Successivamente, abbiamo utilizzato i virus pseudotipati menzionati sopra per eseguire test di neutralizzazione utilizzando 79 campioni di plasma di operatori sanitari sani dell’Università del Cile e della Clínica Santa María a Santiago, in Cile.
Abbiamo escluso 4 campioni poiché non siamo stati in grado di calcolare un titolo ID50. Dei campioni analizzati, il 73% corrispondeva a donne, età mediana 34 anni (IQR 29 – 43) e un indice massimo corporeo (BMI) di 25 (IQR 22.7 – 27). Il 20.5% dei partecipanti ha dichiarato di essere un fumatore attivo durante il periodo di immunizzazione. I campioni sono stati ottenuti in una media di 95 giorni (IQR 76 – 96) dopo la seconda dose del vaccino CoronaVac
Abbiamo osservato che la neutralizzazione del virus pseudotipato che trasportava la proteina spike di tipo Wild ha prodotto una diluizione inibitoria del 50% (ID50) titolo medio di 191.46 (154.9 – 227.95, IC 95%,), mentre era 153.92 (115.68 – 192.16, IC 95%), 124.73 (86.2 – 163.2, IC 95%), 104.57 (75.02 – 134.11, IC 95%) ) e 78.75 (49.8 – 107.6, IC 95%) per i virus pseudotipizzati portatori della proteina spike del mutante D614G o delle varianti Alpha, Gamma e Lambda, rispettivamente.
Abbiamo anche osservato che la media geometrica del titolo dell'ID50 i titoli sono diminuiti di un fattore di 3.05 (2.57 – 3.61, IC 95%) per il virus pseudotipato portatore del picco Lambda, 2.33 (1.95 – 2.80, IC 95%) per il picco Gamma, 2.03 (1.71 – 2.41, IC 95%) per il picco Alpha e 1.37 (1.20 – 1.55, IC 95%) per il picco D614G rispetto al picco di tipo Wild.

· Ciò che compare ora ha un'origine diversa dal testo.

`config.mk`:
```
export PLATFORM = sky130hd
export DESIGN_NAME = alias_ctl_bank
export DESIGN_NICKNAME = d
export VERILOG_FILES = /design/src/rtl/alias_bank_pkg.sv /design/src/rtl/alias_reg.sv /design/src/rtl/masked_reg.sv /design/src/rtl/id_rom.sv /design/src/rtl/link_status.sv /design/src/rtl/alias_ctl_bank.sv
export SDC_FILE = /design/constraint.sdc
export NUM_CORES = 1
export LEC_CHECK = 0
export BUFFER_PORTS_ARGS = -buffer_cell sky130_fd_sc_hd__buf_2
export CORE_MARGIN = 4
export CORE_UTILIZATION = 58
export CTS_BUF_LIST = sky130_fd_sc_hd__clkbuf_4 sky130_fd_sc_hd__clkbuf_8
export DETAILED_ROUTE_END_ITERATION = 10
export PLACE_DENSITY_LB_ADDON = 0.08
export REMOVE_ABC_BUFFERS = 1
export SKIP_LAST_GASP = 1
export SYNTH_ARGS = -nofsm -noshare
export SYNTH_HDL_FRONTEND = slang
export SYNTH_HIERARCHICAL = 1
export SYNTH_SLANG_ARGS = --single-unit
```
`constraint.sdc`:
```
create_clock -name clk_i -period 1.8 [get_ports clk_i]
set_clock_uncertainty 0.15 [all_clocks]
set_input_delay 0.36 -clock clk_i [delete_from_list [all_inputs] [get_ports clk_i]]
set_output_delay 0.36 -clock clk_i [all_outputs]
set_load 0.005 [all_outputs]
```
`src/rtl/alias_bank_pkg.sv`:
```
`timescale 1ns/1ps
package alias_bank_pkg;
  localparam int DW = 8;
  localparam int AW = 8;
  typedef logic [DW-1:0] dbyte_t;
  typedef logic [AW-1:0] addr_t;

  localparam int N_ALIAS = 5;
  localparam addr_t  ALIAS_BASE [N_ALIAS] = '{8'h04, 8'h07, 8'hA1, 8'hAC, 8'hBB};
  localparam dbyte_t ALIAS_MASK [N_ALIAS] = '{8'h80, 8'h61, 8'h3F, 8'h20, 8'hFF};
  localparam dbyte_t ALIAS_RST  [N_ALIAS] = '{8'h41, 8'h10, 8'h10, 8'h00, 8'h00};

  localparam int FUNC_IDX = 0;
  localparam int SUSP_BIT = 6;

  localparam int N_ID = 4;
  localparam addr_t  ID_BASE = 8'h00;
  localparam dbyte_t ID_VAL [N_ID] = '{8'h51, 8'h04, 8'h02, 8'hC0};

  localparam addr_t  PWR_ADDR = 8'hFD;
  localparam addr_t  CLK_ADDR = 8'hFE;
  localparam addr_t  STS_ADDR = 8'hFF;
  localparam dbyte_t PWR_MASK = 8'h01;
  localparam dbyte_t CLK_MASK = 8'h07;
  localparam dbyte_t PWR_RST  = 8'h00;
  localparam dbyte_t CLK_RST  = 8'h02;

  typedef enum logic [1:0] {
    OP_LOAD = 2'd0,
    OP_SET  = 2'd1,
    OP_CLR  = 2'd2,
    OP_NONE = 2'd3
  } alias_op_e;
endpackage

```
`src/rtl/alias_reg.sv`:
```
`timescale 1ns/1ps
module alias_reg
  import alias_bank_pkg::*;
#(
  parameter addr_t  BASE = 8'h00,
  parameter dbyte_t MASK = 8'hFF,
  parameter dbyte_t RST  = 8'h00
) (
  input  logic   clk_i,
  input  logic   rst_ni,
  input  logic   wr_en_i,
  input  addr_t  addr_i,
  input  dbyte_t wdata_i,
  output dbyte_t q_o,
  output logic   hit_o
);
  addr_t     off;
  alias_op_e op;
  dbyte_t    nxt;

  assign off = addr_i - BASE;

  always_comb begin
    unique case (off)
      8'd0:    op = OP_LOAD;
      8'd1:    op = OP_SET;
      8'd2:    op = OP_CLR;
      default: op = OP_NONE;
    endcase
  end

  assign hit_o = (op != OP_NONE);

  // mask applied after the operation
  always_comb begin
    unique case (op)
      OP_LOAD: nxt = wdata_i & MASK;
      OP_SET:  nxt = (q_o | wdata_i) & MASK;
      OP_CLR:  nxt = (q_o & ~wdata_i) & MASK;
      default: nxt = q_o;
    endcase
  end

  always_ff @(posedge clk_i or negedge rst_ni) begin
    if (!rst_ni)               q_o <= RST;
    else if (wr_en_i && hit_o) q_o <= nxt;
  end
endmodule

```
`src/rtl/masked_reg.sv`:
```
`timescale 1ns/1ps
module masked_reg
  import alias_bank_pkg::*;
#(
  parameter addr_t  ADDR = 8'h00,
  parameter dbyte_t MASK = 8'hFF,
  parameter dbyte_t RST  = 8'h00
) (
  input  logic   clk_i,
  input  logic   rst_ni,
  input  logic   wr_en_i,
  input  addr_t  addr_i,
  input  dbyte_t wdata_i,
  output dbyte_t q_o,
  output logic   hit_o
);
  assign hit_o = (addr_i == ADDR);

  always_ff @(posedge clk_i or negedge rst_ni) begin
    if (!rst_ni)               q_o <= RST;
    else if (wr_en_i && hit_o) q_o <= wdata_i & MASK;
  end
endmodule

```
`src/rtl/id_rom.sv`:
```
`timescale 1ns/1ps
module id_rom
  import alias_bank_pkg::*;
(
  input  addr_t  addr_i,
  output dbyte_t data_o,
  output logic   hit_o
);
  logic   [N_ID-1:0] sel;
  dbyte_t            part [N_ID];

  for (genvar g = 0; g < N_ID; g++) begin : g_id
    assign sel[g]  = (addr_i == ID_BASE + addr_t'(g));
    assign part[g] = sel[g] ? ID_VAL[g] : '0;
  end

  always_comb begin
    data_o = '0;
    for (int i = 0; i < N_ID; i++) data_o |= part[i];
  end

  assign hit_o = |sel;
endmodule

```
`src/rtl/link_status.sv`:
```
`timescale 1ns/1ps
module link_status (
  input  logic pwr_req_i,
  input  logic clk_req_i,
  input  logic susp_i,
  output logic sts_o
);
  always_comb begin
    if (pwr_req_i)      sts_o = 1'b1;
    else if (clk_req_i) sts_o = 1'b1;
    else                sts_o = susp_i;
  end
endmodule

```
`src/rtl/alias_ctl_bank.sv`:
```
`timescale 1ns/1ps
module alias_ctl_bank
  import alias_bank_pkg::*;
(
  input  logic        clk_i,
  input  logic        rst_ni,
  input  logic        wr_en_i,
  input  logic        rd_en_i,
  input  logic [7:0]  addr_i,
  input  logic [7:0]  wdata_i,
  output logic [7:0]  rdata_o,
  output logic        err_o
);
  dbyte_t             al_q   [N_ALIAS];
  logic [N_ALIAS-1:0] al_hit;
  dbyte_t             pwr_q, clk_q, id_data;
  logic               pwr_hit, clk_hit, id_hit, sts_hit, sts_bit;
  dbyte_t             rd_val;
  logic               known;

  for (genvar g = 0; g < N_ALIAS; g++) begin : g_alias
    alias_reg #(
      .BASE (ALIAS_BASE[g]),
      .MASK (ALIAS_MASK[g]),
      .RST  (ALIAS_RST[g])
    ) u_reg (
      .clk_i   (clk_i),
      .rst_ni  (rst_ni),
      .wr_en_i (wr_en_i),
      .addr_i  (addr_i),
      .wdata_i (wdata_i),
      .q_o     (al_q[g]),
      .hit_o   (al_hit[g])
    );
  end

  masked_reg #(.ADDR(PWR_ADDR), .MASK(PWR_MASK), .RST(PWR_RST)) u_pwr (
    .clk_i   (clk_i),
    .rst_ni  (rst_ni),
    .wr_en_i (wr_en_i),
    .addr_i  (addr_i),
    .wdata_i (wdata_i),
    .q_o     (pwr_q),
    .hit_o   (pwr_hit)
  );

  masked_reg #(.ADDR(CLK_ADDR), .MASK(CLK_MASK), .RST(CLK_RST)) u_clk (
    .clk_i   (clk_i),
    .rst_ni  (rst_ni),
    .wr_en_i (wr_en_i),
    .addr_i  (addr_i),
    .wdata_i (wdata_i),
    .q_o     (clk_q),
    .hit_o   (clk_hit)
  );

  id_rom u_id (
    .addr_i (addr_i),
    .data_o (id_data),
    .hit_o  (id_hit)
  );

  link_status u_sts (
    .pwr_req_i (pwr_q[0]),
    .clk_req_i (clk_q[0]),
    .susp_i    (al_q[FUNC_IDX][SUSP_BIT]),
    .sts_o     (sts_bit)
  );

  assign sts_hit = (addr_i == STS_ADDR);

  always_comb begin
    rd_val = '0;
    known  = 1'b0;
    for (int i = 0; i < N_ALIAS; i++) begin
      if (al_hit[i]) begin
        rd_val = al_q[i];
        known  = 1'b1;
      end
    end
    if (id_hit)  begin rd_val = id_data;              known = 1'b1; end
    if (pwr_hit) begin rd_val = pwr_q;                known = 1'b1; end
    if (clk_hit) begin rd_val = clk_q;                known = 1'b1; end
    if (sts_hit) begin rd_val = {{(DW-1){1'b0}}, sts_bit}; known = 1'b1; end
  end

  always_ff @(posedge clk_i or negedge rst_ni) begin
    if (!rst_ni) begin
      rdata_o <= '0;
      err_o   <= 1'b0;
    end else begin
      if (rd_en_i) rdata_o <= rd_val;
      err_o <= (rd_en_i | wr_en_i) & ~known;
    end
  end
endmodule

```
==> results.py, run 1 <==
metrics = {
    "job": {
        "cap_viol_max_count": 0,
    },
    "placement": {
        "placed_cell_area_mm2": 0.003797,
        "hpwl_mm": 6.630,
        "globalplace.congestion": 0.9163,
        "port_buffers": 28,
        "placedCellCount": 517,
    },
    "route": {
        "drc": 0,
        "initialDrtViolationCount": 276,
        "drt-total-wl_mm": 10.29,
        "drtPass1Iterations": 7,
        "detail-route-antenna-nets": 0,
        "vias_per_cell": 6.033,
        "wire_per_inst_um": 18.78,
        "vias": 3306,
    },
    "logic_synthesis": {
        "ys_ff_latch": 34,
        "syn-cell-area_mm2": 0.003197,
        "synth-edff-count": 0,
        "synth-seq-area-share": 0.2677,
        "synth_area_per_cell_um2": 8.807,
        "yosysWarnings": 6,
        "synth-async-reset-ratio": 1.000,
        "syn_inst": 363,
        "synthFlopType": "dfrtp_1",
        "synth_cell_types": 72,
    },
    "layout": {
        "multi_input_area_mm2": 0.002211,
        "drive_gt1_frac": 0.4435,
        "antenna_cells": 0,
        "final_cell_mix": "buf_4, inv_1, conb_1",
        "nFillCells": 286,
        "final_area_mm2": 0.004446,
        "finalNonFillerCells": 548,
        "final_util": 0.8488,
        "layout_commonest_cell": "buf_4",
        "ff_latch_area_um2": 855.8,
        "final_nets": 512,
        "synthToLayoutAreaGrowth_pct": 39.06,
    },
    "outcome": {
        "violations": "negative setup slack",
        "status": "finished, violations left",
    },
    "clock_network": {
        "path_clk_slew_ns": 0.08,
        "numClockSinks": 34,
        "cts.htree.levels": 2,
        "clockBufferDepth": 2,
        "clkLatencyLatePin_ns": 0.29,
        "clock-root-buffer": "clkbuf_8",
        "numCtsBuffers": 5,
        "cts_tree": "done",
    },
    "grt": {
        "track_usage": 0.3009,
        "grt_max_degree": 35,
        "grt_pass1_vias": 3284,
        "overflow": 0,
        "antenna_found_initial": 0,
        "grt_pass1_wl_mm": 15.59,
    },
    "sta": {
        "rsz0062_at_grt": "yes",
        "post-route-period-util": 1.495,
        "hold_ws_ns": 0.2214,
        "min_period_ns": 2.691,
        "maxSlewViolCount": 0,
        "layout_setup_ws_ns": -0.8906,
        "setup_viol": 30,
        "finalHoldViolCount": 0,
        "clock.fmax_ghz": 0.3717,
    },
    "power_and_ir_drop": {
        "ir_drop_mv": 0.3502,
        "p_leak_nw": 2.045,
        "p_per_area_mw_per_mm2": 435.1,
    },
    "floorplanning": {
        "die_x_um": 82.24,
        "io_pins": 29,
        "start_util": 0.6104,
        "fp.coreArea_mm2": 0.005238,
        "die_h_um": 82.24,
        "core.rowCount": 26,
        "dieArea_mm2": 0.006763,
    },
    "worst_setup_path": {
        "cp-end-kind": "flop",
        "worstSetupStartpoint": "addr_i[4]",
        "crit_arrival_ns": 2.72,
        "r2r_start": "u_clk/q_o[0]",
        "critPathMaxFanout": 9,
        "cp-start-kind": "input pin",
        "crit_type": "input pin to flop",
        "cp.required_ns": 1.83,
    },
    "worst_hold_path": {
        "hold_path.class": "input pin to flop",
        "worstHoldStart": "wdata_i[7]",
    },
}
per-layer routing:
layer  routed length, µm  track usage  up-vias
li1                    -            -     1504
met1                4145       0.3790     1593
met2                5116       0.5240      163
met3                 628      0.04230       46
met4                 402       0.1030        0
met5                   0            0        -
sequential cells by signal, indices dropped and copies added, names as in the netlist:
register           count
rdata_o                8
u_clk/q_o              3
u_pwr/q_o              1
g_alias.u_reg/q_o     21
err_o                  1
cell usage after synthesis (6+ instances only):
cell	instances	area share
dfrtp_1	30	0.23
ha_1	15	0.059
o21ai_0	7	0.011
a21oi_1	22	0.034
o211ai_1	14	0.033
o22ai_1	13	0.025
conb_1	7	0.0082
o32ai_1	6	0.016
o31a_1	6	0.016
nand2b_1	7	0.014
nand2_1	11	0.013
buf_4	35	0.082
a221oi_1	13	0.036
a22o_1	12	0.033
nor2_1	13	0.015
inv_1	41	0.048
path summary, 6_finish.rpt:
path / end / slack [ns] / cells past startpoint
setup / recovery: rdata_o[0] / -0.89 / 13
setup reg to reg: rdata_o[0] / 0.34 / 3
hold / removal: g_alias[4].u_reg/q_o[7] / 0.22 / 2
min in group asynchronous: g_alias[4].u_reg/q_o[7] / 0.49 / 3
hold reg to reg: g_alias[4].u_reg/q_o[2] / 0.36 / 1
max in group asynchronous: g_alias[2].u_reg/q_o[4] / 0.65 / 3
per-stage QoR:
stage | total power [W] | worst slack (ns) | TNS (ns)
5_1_grt | 0.002017 | -0.9813 | -20.19
2_1_floorplan | 0.001037 | -1.186 | -13.63
6_report | 0.001934 | -0.8906 | -18.16
3_3_place_gp | 0.001249 | -1.179 | -26.33
4_1_cts | 0.001876 | -0.8707 | -16.73
3_5_place_dp | 0.001263 | -1.196 | -27.52
layout make-up:
type	instances	share of cell area
multi-input cells	264	0.4973
repair buffers	131	0.2339
flip-flops and latches	34	0.1925
inverters	41	0.03518
well taps	70	0.01970
clock buffers	6	0.01858
clock inverters	2	0.002815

Nel nostro gruppo di studio non è stata osservata alcuna correlazione tra sesso, età, indice di massa corporea (BMI) o stato di fumo e titoli anticorpali neutralizzanti.
Immagine 2.Test di neutralizzazione utilizzando campioni di plasma di vaccinati CoronaVac
(A) Cambiamenti nel titolo di neutralizzazione reciproco al 50% (ID50) nei campioni di plasma di 75 destinatari del vaccino CoronaVac contro D614G (lignaggio B), Alpha (lignaggio B.1.1.7),
Varianti Gamma (lignaggio P.1) e Lambda (lignaggio C.37) rispetto al virus di tipo selvaggio. I risultati vengono visualizzati come differenza nei titoli di neutralizzazione dei campioni abbinati. Valori P per il confronto dell'ID50 sono calcolati con il test dei ranghi con segno di Wilcoxon.
(B) I box plot indicavano l'intervallo mediano e interquartile (IQR) dell'ID50 per ogni virus pseudotipato. Le modifiche dei fattori vengono visualizzate come differenza della media geometrica del titolo nell'ID50 rispetto a quelli del virus pseudotipato Wild type. Le analisi statistiche sono state eseguite utilizzando il test dei ranghi con segno di Wilcoxon per coppie abbinate.
Insieme, i nostri dati hanno rivelato che la proteina spike della variante di interesse recentemente riconosciuta Lambda, altamente circolante in Cile e nei paesi sudamericani, porta mutazioni che conferiscono maggiore infettività e capacità di sfuggire agli anticorpi neutralizzanti provocati da CoronaVac.